The persistence of Parker Mairs paid off.
The Camas girls soccer team was looking for a breakthrough moment 50 minutes into a scoreless match against Union on Tuesday when Mairs, a senior midfielder, took matters into her own hands.
First, she knifed through the heart of the Titans’ defense and fired a shot on goal, saved by Union goalkeeper Stephanie Leckwold. The loose ball dropped in front of Camas freshman Ava Blackburn, who took advantage of the open net for the Papermakers’ first goal.
A low line drive shot from Mairs found the back of the net in the 60th minute, and Camas posted a 2-0 win, its second straight to open 4A Greater St. Helens League play.
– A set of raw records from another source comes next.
**src/gpsg_pkg.sv**
```systemverilog
// ----------------------------------------------------------------------------
// Gaussian polar sample generator package
// Shared constants, queue item type and back-end status type.
// ----------------------------------------------------------------------------
`default_nettype none

package gpsg_pkg;

  // Round(2 ln2 * 2^30), scales log2 to -2 ln
  localparam logic [30:0] TWO_LN2_Q30 = 31'd1488522236;

  // Widths of the internal datapath
  localparam int FRAC_W  = 16;               // uniforms after alignment
  localparam int SUM_W   = 32;               // s = u^2 + v^2, Q0.32
  localparam int LG_STEPS = 16;              // fraction bits of log2
  localparam int W_W     = 22;               // -2 ln s, Q16
  localparam int DIV_W   = 58;               // (W << 36) and its quotient
  localparam int Q_W     = 29;               // sqrt of the quotient, Q10
  localparam int SQ_STEPS = DIV_W / 2;

  // Register indexes
  localparam logic REG_MEAN = 1'b0;
  localparam logic REG_STD  = 1'b1;

  // Item passed from the front to the back
  typedef struct packed {
    logic [FRAC_W-1:0] u;
    logic [FRAC_W-1:0] v;
    logic [SUM_W-1:0]  s;
    logic              neg_first;
    logic              neg_second;
  } q_item_t;

  // Back-end status
  typedef struct packed {
    logic busy;
    logic second;
  } bk_stat_t;

endpackage

`default_nettype wire

```
**src/gpsg_front.sv**
```systemverilog
// ----------------------------------------------------------------------------
// Gaussian polar sample generator front end
// Accepts uniform pairs, forms s = u^2 + v^2 and drops rejected pairs.
// ----------------------------------------------------------------------------
`default_nettype none

module gpsg_front import gpsg_pkg::*; #(
  parameter int UNIFORM_BITS = 16
) (
  input  logic                    clk,
  input  logic                    rst,
  input  logic                    in_valid,
  output logic                    in_ready,
  input  logic [UNIFORM_BITS-1:0] uniform_u,
  input  logic [UNIFORM_BITS-1:0] uniform_v,
  input  logic                    sign_first,
  input  logic                    sign_second,
  input  logic [15:0]             std_dev,
  output logic                    push_valid,
  input  logic                    push_ready,
  output q_item_t                 push_item
);

  logic              st_valid;
  logic [FRAC_W-1:0] st_u;
  logic [FRAC_W-1:0] st_v;
  logic              st_neg_a;
  logic              st_neg_b;
  logic [FRAC_W-1:0] u_al;
  logic [FRAC_W-1:0] v_al;
  logic [SUM_W:0]    s_full;
  logic              reject;
  logic              advance;

  // Align the uniforms to 16 fraction bits (wider inputs: low 16 bits shifted right by the excess)
  if (UNIFORM_BITS <= FRAC_W) begin : g_up
    assign u_al = FRAC_W'({uniform_u, {(FRAC_W - UNIFORM_BITS + 1){1'b0}}} >> 1);
    assign v_al = FRAC_W'({uniform_v, {(FRAC_W - UNIFORM_BITS + 1){1'b0}}} >> 1);
  end else begin : g_down
    assign u_al = uniform_u[FRAC_W-1:0] >> (UNIFORM_BITS - FRAC_W);
    assign v_al = uniform_v[FRAC_W-1:0] >> (UNIFORM_BITS - FRAC_W);
  end

  // Sum of squares and rejection test
  always_comb begin
    s_full  = (SUM_W+1)'(st_u) * (SUM_W+1)'(st_u) + (SUM_W+1)'(st_v) * (SUM_W+1)'(st_v);
    reject  = (s_full == '0) || s_full[SUM_W] || (std_dev == '0);
    advance = st_valid && (reject || push_ready);
  end

  assign in_ready   = !st_valid || advance;
  assign push_valid = st_valid && !reject;
  assign push_item  = '{u: st_u, v: st_v, s: s_full[SUM_W-1:0],
                        neg_first: st_neg_a, neg_second: st_neg_b};

  // Hold one pair in the stage register
  always_ff @(posedge clk) begin
    if (rst) begin
      st_valid <= 1'b0;
    end else if (in_ready) begin
      st_valid <= in_valid;
    end
  end

  always_ff @(posedge clk) begin
    if (in_ready && in_valid) begin
      st_u     <= u_al;
      st_v     <= v_al;
      st_neg_a <= sign_first;
      st_neg_b <= sign_second;
    end
  end

endmodule

`default_nettype wire

```
`src/design/i2c_auth_responder_core_defines.svh`:
```
// Assertion macros shared by the block.
`ifndef I2C_AUTH_RESPONDER_CORE_DEFINES_SVH
`define I2C_AUTH_RESPONDER_CORE_DEFINES_SVH
// An implication that is checked whenever reset is released.
`define IAR_ASSERT_IMP(label, ante, cons, msg) \
  label: assert property (@(posedge clk) disable iff (!rst_n) (ante) |-> (cons)) \
    else $error(msg);
// An implication whose consequent is checked in the cycle after its antecedent.
`define IAR_ASSERT_NEXT(label, ante, cons, msg) \
  label: assert property (@(posedge clk) disable iff (!rst_n) (ante) |=> (cons)) \
    else $error(msg);
`endif

```
`src/design/iar_pkg.sv`:
```
`timescale 1ns / 1ps
package iar_pkg;
  localparam int CmdBufferBytes = 32;
  localparam int BufAw = $clog2(CmdBufferBytes);
  localparam int RespBytes = 16;

  localparam logic [2:0] CMD_START_WRITE = 3'd0;
  localparam logic [2:0] CMD_START_READ  = 3'd1;
  localparam logic [2:0] CMD_FINISH      = 3'd2;
  localparam logic [2:0] CMD_WRITE_BYTE  = 3'd4;
  localparam logic [2:0] CMD_READ_BYTE   = 3'd5;

  localparam logic [7:0] REG_NONCE   = 8'h30;
  localparam logic [7:0] REG_ROUND0  = 8'he9;
  localparam logic [7:0] REG_ROUND1  = 8'h87;
  localparam logic [7:0] REG_PHASE3  = 8'h40;
  localparam logic [7:0] REG_ZERO_LO = 8'h73;
  localparam logic [7:0] REG_ZERO_HI = 8'h76;

  localparam logic [63:0] KEY0 = 64'h9fb7fb2cc0360a1e;
  localparam logic [63:0] KEY1 = 64'h09216dba56a09c88;

  typedef enum logic [2:0] {
    ST_IDLE, ST_EXEC, ST_CIPHER, ST_SPREAD, ST_OUT
  } state_t;

  typedef struct packed {
    logic exec;
    logic cipher_start;
    logic spread;
  } cmd_t;

  typedef struct packed {
    logic need_cipher;
    logic cipher_done;
  } status_t;
endpackage

```
`src/design/iar_datapath.sv`:
```
`timescale 1ns / 1ps
`include "i2c_auth_responder_core_defines.svh"
module iar_datapath (
  input  logic              clk,
  input  logic              rst_n,
  input  logic [2:0]        in_command,
  input  logic [7:0]        in_data_byte,
  input  iar_pkg::cmd_t     cmd,
  output iar_pkg::status_t  sts,
  output logic [7:0]        result
);
  logic reading_r;
  logic [5:0] wcount_r;
  logic [7:0] wbuf [iar_pkg::CmdBufferBytes];
  logic [7:0] ptr_r;
  logic [7:0] resp_r [iar_pkg::RespBytes];
  logic [4:0] rlen_r, rpos_r;
  logic [7:0] cnt_r;
  logic p0_r, p1_r;
  logic [63:0] t0_r, t1_r;
  logic [7:0] result_r;

  // Cipher sequencer: keys run backwards from the last right rotation.
  logic [63:0] v_r, s_r;
  logic [5:0] step_r;
  logic rnd_r, busy_r;

  logic [63:0] gathered;
  always_comb begin
    gathered = '0;
    for (int i = 0; i < 8; i++) gathered = {gathered[55:0], wbuf[1 + 2 * i]};
  end

  logic is_round;
  assign is_round = (ptr_r == iar_pkg::REG_ROUND0 && p0_r) ||
                    (ptr_r == iar_pkg::REG_ROUND1 && p1_r);
  assign sts.need_cipher = (in_command == iar_pkg::CMD_START_READ) && is_round;
  assign sts.cipher_done = busy_r && (step_r == 6'd0) && rnd_r == 1'b0;

  // s at right step j (1..31) is key rotated left by 3*(31-j) bits total.
  function automatic logic [63:0] key_at(input logic r, input logic [7:0] c);
    key_at = (r ? iar_pkg::KEY1 : iar_pkg::KEY0) ^ ({56'd0, c} << 32);
  endfunction

  logic [63:0] s_cur;
  logic [7:0] tb;
  logic [2:0] sel;
  assign s_cur = s_r;
  assign tb = s_cur[63:56];
  assign sel = {tb[5], tb[7:6]};

  always_ff @(posedge clk) begin
    if (!rst_n) begin
      reading_r <= 1'b0; wcount_r <= '0; rlen_r <= '0; rpos_r <= '0;
      cnt_r <= '0; p0_r <= 1'b0; p1_r <= 1'b0; busy_r <= 1'b0;
      ptr_r <= '0; result_r <= '0;
    end else begin
      if (cmd.exec) begin
        unique case (in_command)
          iar_pkg::CMD_START_WRITE: begin
            reading_r <= 1'b0; wcount_r <= '0; result_r <= '0;
          end
          iar_pkg::CMD_START_READ: begin
            reading_r <= 1'b1; rpos_r <= '0; rlen_r <= 5'd16; result_r <= '0;
            for (int i = 0; i < iar_pkg::RespBytes; i++) resp_r[i] <= '0;
            if (ptr_r == iar_pkg::REG_NONCE) begin
              cnt_r <= 8'd1; p0_r <= 1'b0; p1_r <= 1'b0;
            end else if (ptr_r >= iar_pkg::REG_ZERO_LO &&
                         ptr_r <= iar_pkg::REG_ZERO_HI) begin
              rlen_r <= 5'd8;
            end else if (ptr_r == iar_pkg::REG_ROUND0 && p0_r) begin
              cnt_r <= cnt_r + 8'd1; p0_r <= 1'b0; v_r <= t0_r;
            end else if (ptr_r == iar_pkg::REG_ROUND1 && p1_r) begin
              cnt_r <= cnt_r + 8'd1; p1_r <= 1'b0; v_r <= t1_r;
            end
          end
          iar_pkg::CMD_FINISH: begin
            result_r <= '0;
            if (!reading_r && wcount_r > 6'd1) begin
              if (ptr_r == iar_pkg::REG_PHASE3) cnt_r <= cnt_r + 8'd2;
              else if (ptr_r == iar_pkg::REG_ROUND0 && wcount_r >= 6'd16) begin
                t0_r <= gathered; p0_r <= 1'b1;
              end else if (ptr_r == iar_pkg::REG_ROUND1 && wcount_r >= 6'd16) begin
                t1_r <= gathered; p1_r <= 1'b1;
              end
            end
          end
          iar_pkg::CMD_WRITE_BYTE: begin
            result_r <= '0;
            if (wcount_r < 6'd63) begin
              if ({2'b0, wcount_r} < 8'(iar_pkg::CmdBufferBytes)) begin
                wbuf[wcount_r[iar_pkg::BufAw-1:0]] <= in_data_byte;
                if (wcount_r == 6'd0) ptr_r <= in_data_byte;
              end
              wcount_r <= wcount_r + 6'd1;
            end
          end
          iar_pkg::CMD_READ_BYTE: begin
            result_r <= (rpos_r < rlen_r && rpos_r < 5'd16) ? resp_r[rpos_r[3:0]] : '0;
            if (rpos_r < 5'd16) rpos_r <= rpos_r + 5'd1;
          end
          default: result_r <= '0;
        endcase
      end
      if (cmd.cipher_start) begin
        // The last right rotation of round 1 leaves the key itself. The counter
        // used is the one bumped by this read start.
        busy_r <= 1'b1; rnd_r <= 1'b1; step_r <= 6'd31;
        s_r <= key_at(1'b1, cnt_r + 8'd1);
      end else if (busy_r) begin
        if (step_r != 6'd0) begin
          if (sel == 3'd0) v_r <= {v_r[31:0], ~v_r[63:32]};
          else if (sel == 3'd1) v_r <= {v_r[31:0], v_r[63:32]} ^ s_r;
          else if (sel == 3'd3) v_r <= {v_r[55:0], v_r[63:56]};
        end
        if (step_r == 6'd1) begin
          if (rnd_r) begin
            rnd_r <= 1'b0; step_r <= 6'd31; s_r <= key_at(1'b0, cnt_r);
          end else begin
            step_r <= 6'd0;
          end
        end else if (step_r == 6'd0) begin
          busy_r <= 1'b0;
        end else begin
          step_r <= step_r - 6'd1;
          s_r <= {s_r[60:0], s_r[63:61]};
        end
      end
      if (cmd.spread) begin
        resp_r[0] <= v_r[63:56]; resp_r[1] <= v_r[55:48];
        resp_r[4] <= v_r[47:40]; resp_r[5] <= v_r[39:32];
        resp_r[8] <= v_r[31:24]; resp_r[9] <= v_r[23:16];
        resp_r[12] <= v_r[15:8]; resp_r[13] <= v_r[7:0];
      end
    end
  end
  assign result = result_r;

  `IAR_ASSERT_NEXT(a_wcount_sat, wcount_r == 6'd63 && !cmd.exec, wcount_r == 6'd63, "count")
  `IAR_ASSERT_IMP(a_rpos_max, 1'b1, rpos_r <= 5'd16, "read position overflow")
  `IAR_ASSERT_IMP(a_start_idle, cmd.cipher_start, !busy_r, "cipher restarted")
endmodule

```
`src/design/iar_ctrl.sv`:
```
`timescale 1ns / 1ps
`include "i2c_auth_responder_core_defines.svh"
module iar_ctrl (
  input  logic             clk,
  input  logic             rst_n,
  input  logic             in_valid,
  output logic             in_ready,
  output logic             out_valid,
  input  logic             out_ready,
  input  iar_pkg::status_t sts,
  output iar_pkg::cmd_t    cmd
);
  iar_pkg::state_t state_r, state_nxt;

  always_ff @(posedge clk) begin
    if (!rst_n) state_r <= iar_pkg::ST_IDLE;
    else state_r <= state_nxt;
  end

  always_comb begin
    state_nxt = state_r;
    unique case (state_r)
      iar_pkg::ST_IDLE: if (in_valid) state_nxt = sts.need_cipher ? iar_pkg::ST_CIPHER
                                                               : iar_pkg::ST_OUT;
      iar_pkg::ST_CIPHER: if (sts.cipher_done) state_nxt = iar_pkg::ST_SPREAD;
      iar_pkg::ST_SPREAD: state_nxt = iar_pkg::ST_OUT;
      iar_pkg::ST_OUT: if (out_ready) state_nxt = iar_pkg::ST_IDLE;
      default: state_nxt = iar_pkg::ST_IDLE;
    endcase
  end

  always_comb begin
    in_ready = (state_r == iar_pkg::ST_IDLE);
    out_valid = (state_r == iar_pkg::ST_OUT);
    cmd.exec = in_ready && in_valid;
    cmd.cipher_start = in_ready && in_valid && sts.need_cipher;
    cmd.spread = (state_r == iar_pkg::ST_SPREAD);
  end

  `IAR_ASSERT_IMP(a_exclusive, 1'b1, !(in_ready && out_valid), "both sides open")
  `IAR_ASSERT_NEXT(a_spread_out, state_r == iar_pkg::ST_SPREAD,
    state_r == iar_pkg::ST_OUT, "spread not followed by output")
  `IAR_ASSERT_NEXT(a_hold, out_valid && !out_ready, out_valid, "result dropped")
endmodule

```
`src/design/i2c_auth_responder_core.sv`:
```
`timescale 1ns / 1ps
// I2C challenge-response target core: one transfer per bus event, one result byte per
// event. Ordinary events execute, then present the result. A read start on a pending
// round runs the inverse cipher sequencer, one step a cycle over both key rounds: 62
// steps, then a closing state with the step counter at zero, then the spread state that
// puts the word into the response, and only then is the result offered.
module i2c_auth_responder_core (
  input  logic       clk,
  input  logic       rst_n,
  input  logic       in_valid,
  output logic       in_ready,
  input  logic [2:0] in_command,
  input  logic [7:0] in_data_byte,
  output logic       out_valid,
  input  logic       out_ready,
  output logic [7:0] out_read_data
);
  iar_pkg::cmd_t cmd;
  iar_pkg::status_t sts;

  iar_ctrl u_ctrl (.clk, .rst_n, .in_valid, .in_ready, .out_valid, .out_ready,
    .sts, .cmd);
  iar_datapath u_dp (.clk, .rst_n, .in_command, .in_data_byte, .cmd, .sts,
    .result(out_read_data));
endmodule

```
“(We had) a rough start a little bit, you could say, but we just stay together,” Mairs said. “We’re not even to our peak yet. I feel like we’re starting to connect more and we’re going to get better.”
Mairs wasn’t talking about Tuesday’s game itself, but rather, the Papermakers’ season to this point.
Their first game was a 5-0 defeat to Oregon 6A power Jesuit. They also battled Olympia and Lake Oswego (Ore.) to a pair of draws, along with wins against Oregon schools Grant and Ida B. Wells.
The Papermakers had their share of humbling moments. Just a few weeks later, they see signs of progress.
Tuesday’s result means the Papermakers (4-2-2, 2-0 4A GSHL) once again find themselves in the driver’s seat of a league they’ve owned in recent years by winning every 4A GSHL title since Union’s 2019 title run.
“We connected a lot better than we have today than we have in other games, and I think we were definitely prepared mentally for this game,” Camas junior Saige McCusker said. “We knew what we were coming into, so it feels nice to win.”
Camas’ connection is perhaps at its strongest in the midfield where Mairs, a Colorado Mesa University commit, McCusker, junior Abby Doyle and sophomore Paige Curl lead a standout group. Their experience is crucial for a relatively young team that graduated impact players at nearly every position, from the back line and goalkeeper to the forward spots.
“We all kind of see the field in a different perspective, so we’re able to see a couple plays ahead of the game. We know where we’re going to be,” McCusker said. “We’re really close off the field as well, so it allows us to connect really well on the field.”